The campaign ran into a hitch, though: for many people, it became synonymous with Martha Burk, a feminist leader whose name frequently appeared in the national press alongside words like “radical,” “extreme,” and “dogmatic.”
That story is a classic example of a tactic prevalent in politics. Tar a policy’s proponents as “extreme,” and maybe the policy will start to look that way, too. Political strategists clearly bank on this idea. And new political science research reveals that it works on many of us.
Researchers Thomas Nelson, Gregory Gwiasda, and Joseph Lyons studied the strategy in a paper published in the journal Political Psychology. To understand their findings, it’s helpful to view political disputes — even the Augusta National story — as a clash of conflicting values, in this case gender equality and the rights of private organizations to determine their own rules.
Most values are generally thought to be positive, although people may rank them with different priorities. Most of us are on the same page about freedom, security, equality, and even the environment. No one dislikes those things.
“We think of [values] as kind of rules that can never be violated, sacred rules that must be protected,” Nelson said. “The problem, of course, is you can’t have everything. Sooner or later those things are going to come into conflict. This happens in our everyday lives.”
And it happens constantly in politics.
When two of these values come into conflict — in, say, a policy question pitting national security against personal liberties — strategists must figure out how to advocate one at the expense of the other.
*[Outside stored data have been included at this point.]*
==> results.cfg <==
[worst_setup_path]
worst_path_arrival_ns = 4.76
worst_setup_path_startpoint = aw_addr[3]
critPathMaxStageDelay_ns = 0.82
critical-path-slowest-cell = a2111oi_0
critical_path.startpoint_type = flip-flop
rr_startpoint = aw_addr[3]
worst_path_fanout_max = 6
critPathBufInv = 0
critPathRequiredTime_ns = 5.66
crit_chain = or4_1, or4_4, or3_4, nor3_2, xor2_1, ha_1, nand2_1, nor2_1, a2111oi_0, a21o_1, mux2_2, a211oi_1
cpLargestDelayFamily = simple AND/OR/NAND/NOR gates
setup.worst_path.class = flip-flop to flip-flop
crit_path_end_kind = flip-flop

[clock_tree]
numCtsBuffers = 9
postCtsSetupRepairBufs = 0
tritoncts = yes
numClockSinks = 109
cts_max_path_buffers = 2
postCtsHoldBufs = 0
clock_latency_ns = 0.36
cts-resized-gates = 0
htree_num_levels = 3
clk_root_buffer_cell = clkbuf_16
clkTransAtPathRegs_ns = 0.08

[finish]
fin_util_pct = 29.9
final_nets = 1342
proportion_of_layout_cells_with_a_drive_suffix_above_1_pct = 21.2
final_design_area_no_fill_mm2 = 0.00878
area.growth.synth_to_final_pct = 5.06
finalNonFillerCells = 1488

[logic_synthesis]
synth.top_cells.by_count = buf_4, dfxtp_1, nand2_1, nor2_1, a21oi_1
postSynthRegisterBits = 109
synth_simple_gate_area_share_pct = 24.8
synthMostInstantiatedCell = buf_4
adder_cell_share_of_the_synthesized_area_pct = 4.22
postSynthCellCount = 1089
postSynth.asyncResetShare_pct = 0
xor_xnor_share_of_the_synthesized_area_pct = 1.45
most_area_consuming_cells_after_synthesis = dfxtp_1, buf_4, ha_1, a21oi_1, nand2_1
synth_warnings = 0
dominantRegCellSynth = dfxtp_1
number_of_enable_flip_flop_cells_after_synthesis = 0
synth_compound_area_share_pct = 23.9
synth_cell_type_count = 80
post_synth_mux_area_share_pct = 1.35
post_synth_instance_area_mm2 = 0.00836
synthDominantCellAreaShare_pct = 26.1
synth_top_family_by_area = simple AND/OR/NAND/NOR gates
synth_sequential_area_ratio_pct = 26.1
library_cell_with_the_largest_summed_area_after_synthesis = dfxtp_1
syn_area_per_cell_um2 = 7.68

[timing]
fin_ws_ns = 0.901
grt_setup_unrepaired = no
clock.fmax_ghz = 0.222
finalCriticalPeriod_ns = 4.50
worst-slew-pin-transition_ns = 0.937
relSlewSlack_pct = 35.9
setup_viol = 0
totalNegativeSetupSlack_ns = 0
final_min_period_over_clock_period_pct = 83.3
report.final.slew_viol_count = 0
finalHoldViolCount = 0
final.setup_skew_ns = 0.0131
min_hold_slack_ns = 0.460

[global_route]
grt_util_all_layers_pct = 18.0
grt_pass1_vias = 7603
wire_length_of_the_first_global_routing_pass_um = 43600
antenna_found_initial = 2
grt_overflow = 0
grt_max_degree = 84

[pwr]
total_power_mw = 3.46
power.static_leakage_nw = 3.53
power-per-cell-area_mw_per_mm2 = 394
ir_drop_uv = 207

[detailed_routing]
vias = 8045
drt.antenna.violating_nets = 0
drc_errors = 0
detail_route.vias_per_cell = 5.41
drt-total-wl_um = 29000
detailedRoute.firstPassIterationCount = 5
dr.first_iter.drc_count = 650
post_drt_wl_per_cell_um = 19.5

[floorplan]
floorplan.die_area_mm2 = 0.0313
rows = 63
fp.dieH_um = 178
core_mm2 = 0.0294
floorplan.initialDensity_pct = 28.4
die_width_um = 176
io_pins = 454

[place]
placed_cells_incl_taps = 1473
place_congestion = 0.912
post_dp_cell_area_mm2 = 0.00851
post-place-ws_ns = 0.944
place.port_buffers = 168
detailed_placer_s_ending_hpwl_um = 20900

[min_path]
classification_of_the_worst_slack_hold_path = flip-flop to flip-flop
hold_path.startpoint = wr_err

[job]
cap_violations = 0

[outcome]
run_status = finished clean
<file path="src/rtl/pwm_trig_pkg.sv">
package pwm_trig_pkg;
  localparam int unsigned MODE_W = 2;

  typedef enum logic [MODE_W-1:0] {
    TRIG_NONE  = 2'd0,
    TRIG_OVF   = 2'd1,
    TRIG_BOTH  = 2'd2,
    TRIG_RSVD  = 2'd3
  } trig_mode_e;

  // reserved encoding folds onto "none"
  function automatic logic mode_active(input logic [MODE_W-1:0] m);
    return (m == TRIG_OVF) || (m == TRIG_BOTH);
  endfunction
endpackage

</file>
<file path="src/rtl/pwm_evt_sel.sv">
module pwm_evt_sel
  import pwm_trig_pkg::*;
(
  input  logic              run_i,
  input  logic              ovf_i,
  input  logic              match_i,
  input  logic [MODE_W-1:0] trig_mode_i,
  output logic              active_o,
  output logic              evt_o
);
  always_comb begin
    active_o = run_i && mode_active(trig_mode_i);
    evt_o    = 1'b0;
    if (active_o) begin
      unique case (trig_mode_i)
        TRIG_OVF:  evt_o = ovf_i;
        TRIG_BOTH: evt_o = ovf_i | match_i;
        default:   evt_o = 1'b0;
      endcase
    end
  end
endmodule

</file>
<file path="src/rtl/pwm_wave_gen.sv">
module pwm_wave_gen (
  input  logic clk_i,
  input  logic rst_ni,
  input  logic active_i,
  input  logic evt_i,
  input  logic tick_i,
  input  logic idle_lvl_i,
  output logic pulse_q_o,
  output logic tog_q_o
);
  logic pulse_q, tog_q;

  always_ff @(posedge clk_i or negedge rst_ni) begin
    if (!rst_ni) begin
      pulse_q <= 1'b0;
      tog_q   <= 1'b0;
    end else if (!active_i) begin
      pulse_q <= 1'b0;
      tog_q   <= idle_lvl_i;
    end else begin
      if (evt_i)       pulse_q <= 1'b1;
      else if (tick_i) pulse_q <= 1'b0;
      if (evt_i)       tog_q   <= ~tog_q;
    end
  end

  assign pulse_q_o = pulse_q;
  assign tog_q_o   = tog_q;
endmodule

</file>
<file path="src/rtl/pwm_trig_out.sv">
module pwm_trig_out
  import pwm_trig_pkg::*;
(
  input  logic              clk_i,
  input  logic              rst_ni,
  input  logic              run_i,
  input  logic              tick_i,
  input  logic              ovf_i,
  input  logic              match_i,
  input  logic [MODE_W-1:0] trig_mode_i,
  input  logic              toggle_i,
  input  logic              idle_lvl_i,
  input  logic              pin_dir_i,
  output logic              pwm_o,
  output logic              pwm_oe_o
);
  logic active, evt, pulse_q, tog_q;

  pwm_evt_sel u_sel (
    .run_i       (run_i),
    .ovf_i       (ovf_i),
    .match_i     (match_i),
    .trig_mode_i (trig_mode_i),
    .active_o    (active),
    .evt_o       (evt)
  );

  pwm_wave_gen u_wave (
    .clk_i      (clk_i),
    .rst_ni     (rst_ni),
    .active_i   (active),
    .evt_i      (evt),
    .tick_i     (tick_i),
    .idle_lvl_i (idle_lvl_i),
    .pulse_q_o  (pulse_q),
    .tog_q_o    (tog_q)
  );

  always_comb begin
    if (!active)       pwm_o = idle_lvl_i;
    else if (toggle_i) pwm_o = tog_q;
    else               pwm_o = idle_lvl_i ^ pulse_q;
  end

  assign pwm_oe_o = ~pin_dir_i;
endmodule

</file>
<file path="config.mk">
export PLATFORM = sky130hd
export DESIGN_NAME = stack_frame_cache
export DESIGN_NICKNAME = d
export VERILOG_FILES = /design/src/rtl/sfc_pkg.sv /design/src/rtl/sfc_datapath.sv /design/src/rtl/sfc_control.sv /design/src/rtl/stack_frame_cache.sv
export SDC_FILE = /design/constraint.sdc
export NUM_CORES = 2
export LEC_CHECK = 0
export BUFFER_PORTS_ARGS = -buffer_cell sky130_fd_sc_hd__buf_2
export CAP_MARGIN = 20
export CORE_ASPECT_RATIO = 1.25
export CORE_MARGIN = 1.5
export CORE_UTILIZATION = 50
export CTS_CLUSTER_DIAMETER = 60
export CTS_CLUSTER_SIZE = 28
export DETAILED_ROUTE_END_ITERATION = 12
export PLACE_DENSITY = 0.71
export SYNTH_ARGS = -nofsm -noshare
export SYNTH_HDL_FRONTEND = slang
export SYNTH_SLANG_ARGS = --single-unit
</file>
<file path="constraint.sdc">
create_clock -name clk -period 5.1 [get_ports clk]
set_input_delay 1.02 -clock clk [delete_from_list [all_inputs] [get_ports clk]]
set_output_delay 1.02 -clock clk [all_outputs]
set_load 0.005 [all_outputs]
</file>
No one wants to go on record attacking the value of security, or liberty. But you can do the next best thing: attack the people standing near it.
Nelson offers this example: “Everybody loves national parks, everybody loves the environment, nobody wants to be perceived as anti-environment. So if you are, say, the snowmobile manufacturer, and you want to push for greater access to public land for snowmobiles, you can’t say, ‘Well the environment is stupid, nobody cares about the environment. The only thing that’s important is riding a snowmobile.’”
You could, however, say, “Sporting outdoorsmen may not get to enjoy our national parks this winter because radical environmentalists care more about owls than the local economy.”
Such rhetoric helps ambivalent voters find their way out of a conflict between competing values.
In their study, the researchers had undergraduate students read and respond to an account of the Augusta National dispute with three small changes: one referred to critics of the policy as “people” and “citizens;” another as “radical feminists,” “militant feminists” and “extremists”; and the third with extended descriptions of the type of world such radical feminists advocate (one with co-ed locker rooms!). The policy itself remained constant as these descriptions changed. As a result, the students exposed to the extremist language were less likely to support moving the tournament or welcoming female members to the club — even though a self-assessment of their values would suggest that they might.
The researchers performed similar experiments with opinion pieces and blog posts about environmental issues and immigration.
Most surprising to them was their discovery that sometimes the label itself is enough. Sometimes, simply calling advocates “feminists” or “environmentalists” is sufficient to tap into extremist associations people already have about those groups (perhaps the same negative associations that underlie the odd phenomenon that many people who care about the environment and gender equality don’t want to be called “environmentalists” or “feminists”). Other times, it’s apparently necessary to dress up that label, maybe “wild-eyed radical feminists,” or even “extreme feminists who would go so far as to advocate unisex toilets.”
The authors don’t know where that line is drawn. They also don’t know what distinguishes the people unfazed by this trick from those who are persuaded by it. In their studies, only some of the students were lulled by extremist labels into opposing policies that otherwise align with their values.
Perhaps other voters know the tactic when they see it, or they’ve seen it so many times that extremist labels themselves become off-putting (Nelson calls this the “tactic tactic,” calling out an opponent for using just such a tactic).
“For a lot of people, that does raise a red flag. This looks like a last desperate measure of somebody who doesn’t have anything better to say,” he said. “But what distinguishes those people from others who are susceptible to it?”